Combined effects of the EPSP and IPSP
Most neurons in the CNS receive both EPSP and IPSP input. Thus, several different types of neurotransmitters may act on the same neuron, but each binds to its own specific receptor. The overall resultant action is due to the summation of the individual actions of the various neurotransmitters on the neuron. The neurotransmitters are not uniformly distributed in the CNS but are localized in specific clusters of neurons, the axons of which may synapse with specific regions of the brain.
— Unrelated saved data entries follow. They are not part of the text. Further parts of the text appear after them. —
<file path="src/rtl/erpt_pkg.sv">
package erpt_pkg;
    parameter int FRAME_W = 6;
    parameter int OFFS_W  = 8;
    parameter int EXT_W   = 3;

    typedef enum logic [1:0] {
        ERR_NONE       = 2'd0,
        ERR_SINGLE     = 2'd1,
        ERR_DOUBLE_ADJ = 2'd2,
        ERR_MULTI      = 2'd3
    } err_kind_e;

    typedef struct packed {
        logic [FRAME_W-1:0] frame;
        logic [OFFS_W-1:0]  offs;
        err_kind_e          kind;
    } err_loc_t;

    typedef struct packed {
        logic     ovr;
        err_loc_t loc;
    } err_word_t;

    localparam int WORD_W = $bits(err_word_t);
    localparam int SCNT_W = $clog2(WORD_W + 1);
endpackage

</file>
<file path="src/rtl/err_report_shift.sv">
module err_report_shift
    import erpt_pkg::*;
(
    input  logic              clk,
    input  logic              rst,
    input  logic              cap,
    input  logic              shift,
    input  logic              upd,
    input  logic              sdi,
    input  logic              disarm,
    input  logic [WORD_W-1:0] par_in,
    output logic              sdo,
    output logic              read_done
);
    logic [WORD_W-1:0] sreg;
    logic [SCNT_W-1:0] cnt;
    logic              armed;

    always_ff @(posedge clk) begin
        if (rst) begin
            sreg  <= '0;
            cnt   <= '0;
            armed <= 1'b0;
        end else begin
            if (cap) begin
                sreg  <= par_in;
                cnt   <= '0;
                armed <= 1'b1;
            end else if (shift) begin
                sreg <= {sdi, sreg[WORD_W-1:1]};
                if (cnt != SCNT_W'(WORD_W)) cnt <= cnt + 1'b1;
            end
            if (upd || disarm) armed <= 1'b0;
        end
    end

    assign sdo       = sreg[0];
    assign read_done = upd && armed && (cnt == SCNT_W'(WORD_W));

    // capture exposes bit 0 of the parallel word on the next cycle
    a_r3_capture_lsb: assert property (@(posedge clk) disable iff (rst)
        cap |=> sdo == $past(par_in[0]));
    // each shift advances the serial output by one position
    a_r3_shift_step: assert property (@(posedge clk) disable iff (rst)
        (shift && !cap) |=> sdo == $past(sreg[1]));
endmodule

</file>
<file path="src/rtl/err_report_slot.sv">
module err_report_slot
    import erpt_pkg::*;
(
    input  logic             clk,
    input  logic             rst,
    input  logic             new_valid,
    input  err_loc_t         new_loc,
    input  logic             frame_done,
    input  logic [EXT_W-1:0] hold_frames,
    input  logic             read_done,
    output err_word_t        cur_word,
    output logic             valid,
    output logic             pend_v,
    output logic             load_now
);
    err_loc_t         cur, pend, n_cur, n_pend;
    logic             ovr, n_ovr, n_valid, n_pend_v;
    logic [EXT_W-1:0] cnt, n_cnt;
    logic             eff_valid, hit;

    assign eff_valid = valid && !read_done;
    assign hit = frame_done &&
                 (((EXT_W+1)'(cnt) + 1'b1) == (EXT_W+1)'(hold_frames));

    always_comb begin
        n_cur    = cur;
        n_pend   = pend;
        n_ovr    = ovr;
        n_valid  = valid;
        n_pend_v = pend_v;
        n_cnt    = cnt;
        load_now = 1'b0;
        if (read_done) begin
            n_valid = 1'b0;
            n_ovr   = 1'b0;
        end
        if (new_valid) begin
            if (!eff_valid) begin
                load_now = 1'b1;
                n_valid  = 1'b1;
                if (pend_v) begin
                    n_cur  = pend;
                    n_pend = new_loc;
                    n_cnt  = '0;
                end else begin
                    n_cur = new_loc;
                end
            end else if (hold_frames == '0) begin
                load_now = 1'b1;
                n_cur    = new_loc;
                n_ovr    = 1'b1;
                n_pend_v = 1'b0;
            end else begin
                n_pend   = new_loc;
                n_pend_v = 1'b1;
                n_cnt    = '0;
                if (pend_v) n_ovr = 1'b1;
            end
        end else if (pend_v) begin
            if (!eff_valid) begin
                load_now = 1'b1;
                n_cur    = pend;
                n_valid  = 1'b1;
                n_pend_v = 1'b0;
            end else if (hit) begin
                load_now = 1'b1;
                n_cur    = pend;
                n_ovr    = 1'b1;
                n_pend_v = 1'b0;
            end else if (frame_done) begin
                n_cnt = cnt + 1'b1;
            end
        end
    end

    always_ff @(posedge clk) begin
        if (rst) begin
            cur    <= '0;
            pend   <= '0;
            ovr    <= 1'b0;
            valid  <= 1'b0;
            pend_v <= 1'b0;
            cnt    <= '0;
        end else begin
            cur    <= n_cur;
            pend   <= n_pend;
            ovr    <= n_ovr;
            valid  <= n_valid;
            pend_v <= n_pend_v;
            cnt    <= n_cnt;
        end
    end

    assign cur_word = '{ovr: ovr, loc: cur};

    // overrun is only reported against a held report
    a_r5_ovr_needs_valid: assert property (@(posedge clk) disable iff (rst)
        ovr |-> valid);
    // a pending report only exists behind a valid one
    a_r6_pend_needs_valid: assert property (@(posedge clk) disable iff (rst)
        pend_v |-> valid);
    // a report loaded into an empty register carries no overrun
    a_r2_fresh_no_ovr: assert property (@(posedge clk) disable iff (rst)
        $rose(valid) |-> !ovr);
    // without a frame pulse, arrival or readout the pending slot stays
    a_r6_pend_kept: assert property (@(posedge clk) disable iff (rst)
        (pend_v && !frame_done && !new_valid && !read_done) |=> pend_v);
endmodule

</file>
<file path="src/rtl/err_report_reg.sv">
module err_report_reg
    import erpt_pkg::*;
(
    input  logic               clk,
    input  logic               rst,
    input  logic               new_valid,
    input  logic [1:0]         new_kind,
    input  logic [OFFS_W-1:0]  new_offs,
    input  logic [FRAME_W-1:0] new_frame,
    input  logic               frame_done,
    input  logic [EXT_W-1:0]   hold_frames,
    input  logic               cap,
    input  logic               shift,
    input  logic               upd,
    input  logic               sdi,
    output logic               sdo,
    output logic               rpt_valid,
    output logic               rpt_overrun,
    output logic               rpt_pending
);
    err_loc_t  new_loc;
    err_word_t cur_word;
    logic      read_done, load_now;

    assign new_loc = '{frame: new_frame, offs: new_offs, kind: err_kind_e'(new_kind)};

    err_report_slot u_slot (
        .clk         (clk),
        .rst         (rst),
        .new_valid   (new_valid),
        .new_loc     (new_loc),
        .frame_done  (frame_done),
        .hold_frames (hold_frames),
        .read_done   (read_done),
        .cur_word    (cur_word),
        .valid       (rpt_valid),
        .pend_v      (rpt_pending),
        .load_now    (load_now)
    );

    err_report_shift u_shift (
        .clk       (clk),
        .rst       (rst),
        .cap       (cap),
        .shift     (shift),
        .upd       (upd),
        .sdi       (sdi),
        .disarm    (load_now),
        .par_in    (cur_word),
        .sdo       (sdo),
        .read_done (read_done)
    );

    assign rpt_overrun = cur_word.ovr;

    // a completed readout with nothing waiting leaves the register empty
    a_r4_read_clears: assert property (@(posedge clk) disable iff (rst)
        (read_done && !rpt_pending && !new_valid) |=> !rpt_valid && !rpt_overrun);
endmodule

</file>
Many neuronal tracts, thus, seem to be chemically coded, and this may offer greater opportunity for selective modulation of certain neuronal pathway
Neurodegenerative diseases
Neurodegenerative diseases of the CNS include Parkinson disease, Alzheimer disease, MS and ALS. These devastating illnesses are characterized by the progressive loss of selected neurons in discrete brain areas, resulting in characteristic disorders of movement, cognition, or both. For example, Alzheimer disease is characterized by the loss of cholinergic neurons in the nucleus basalis of Maynert, whereas Parkinson disease is associated with a loss of dopaminergic neurons in the substantia nigra. The number of cases is expected to increase as the proportion of elderly people in the population increases.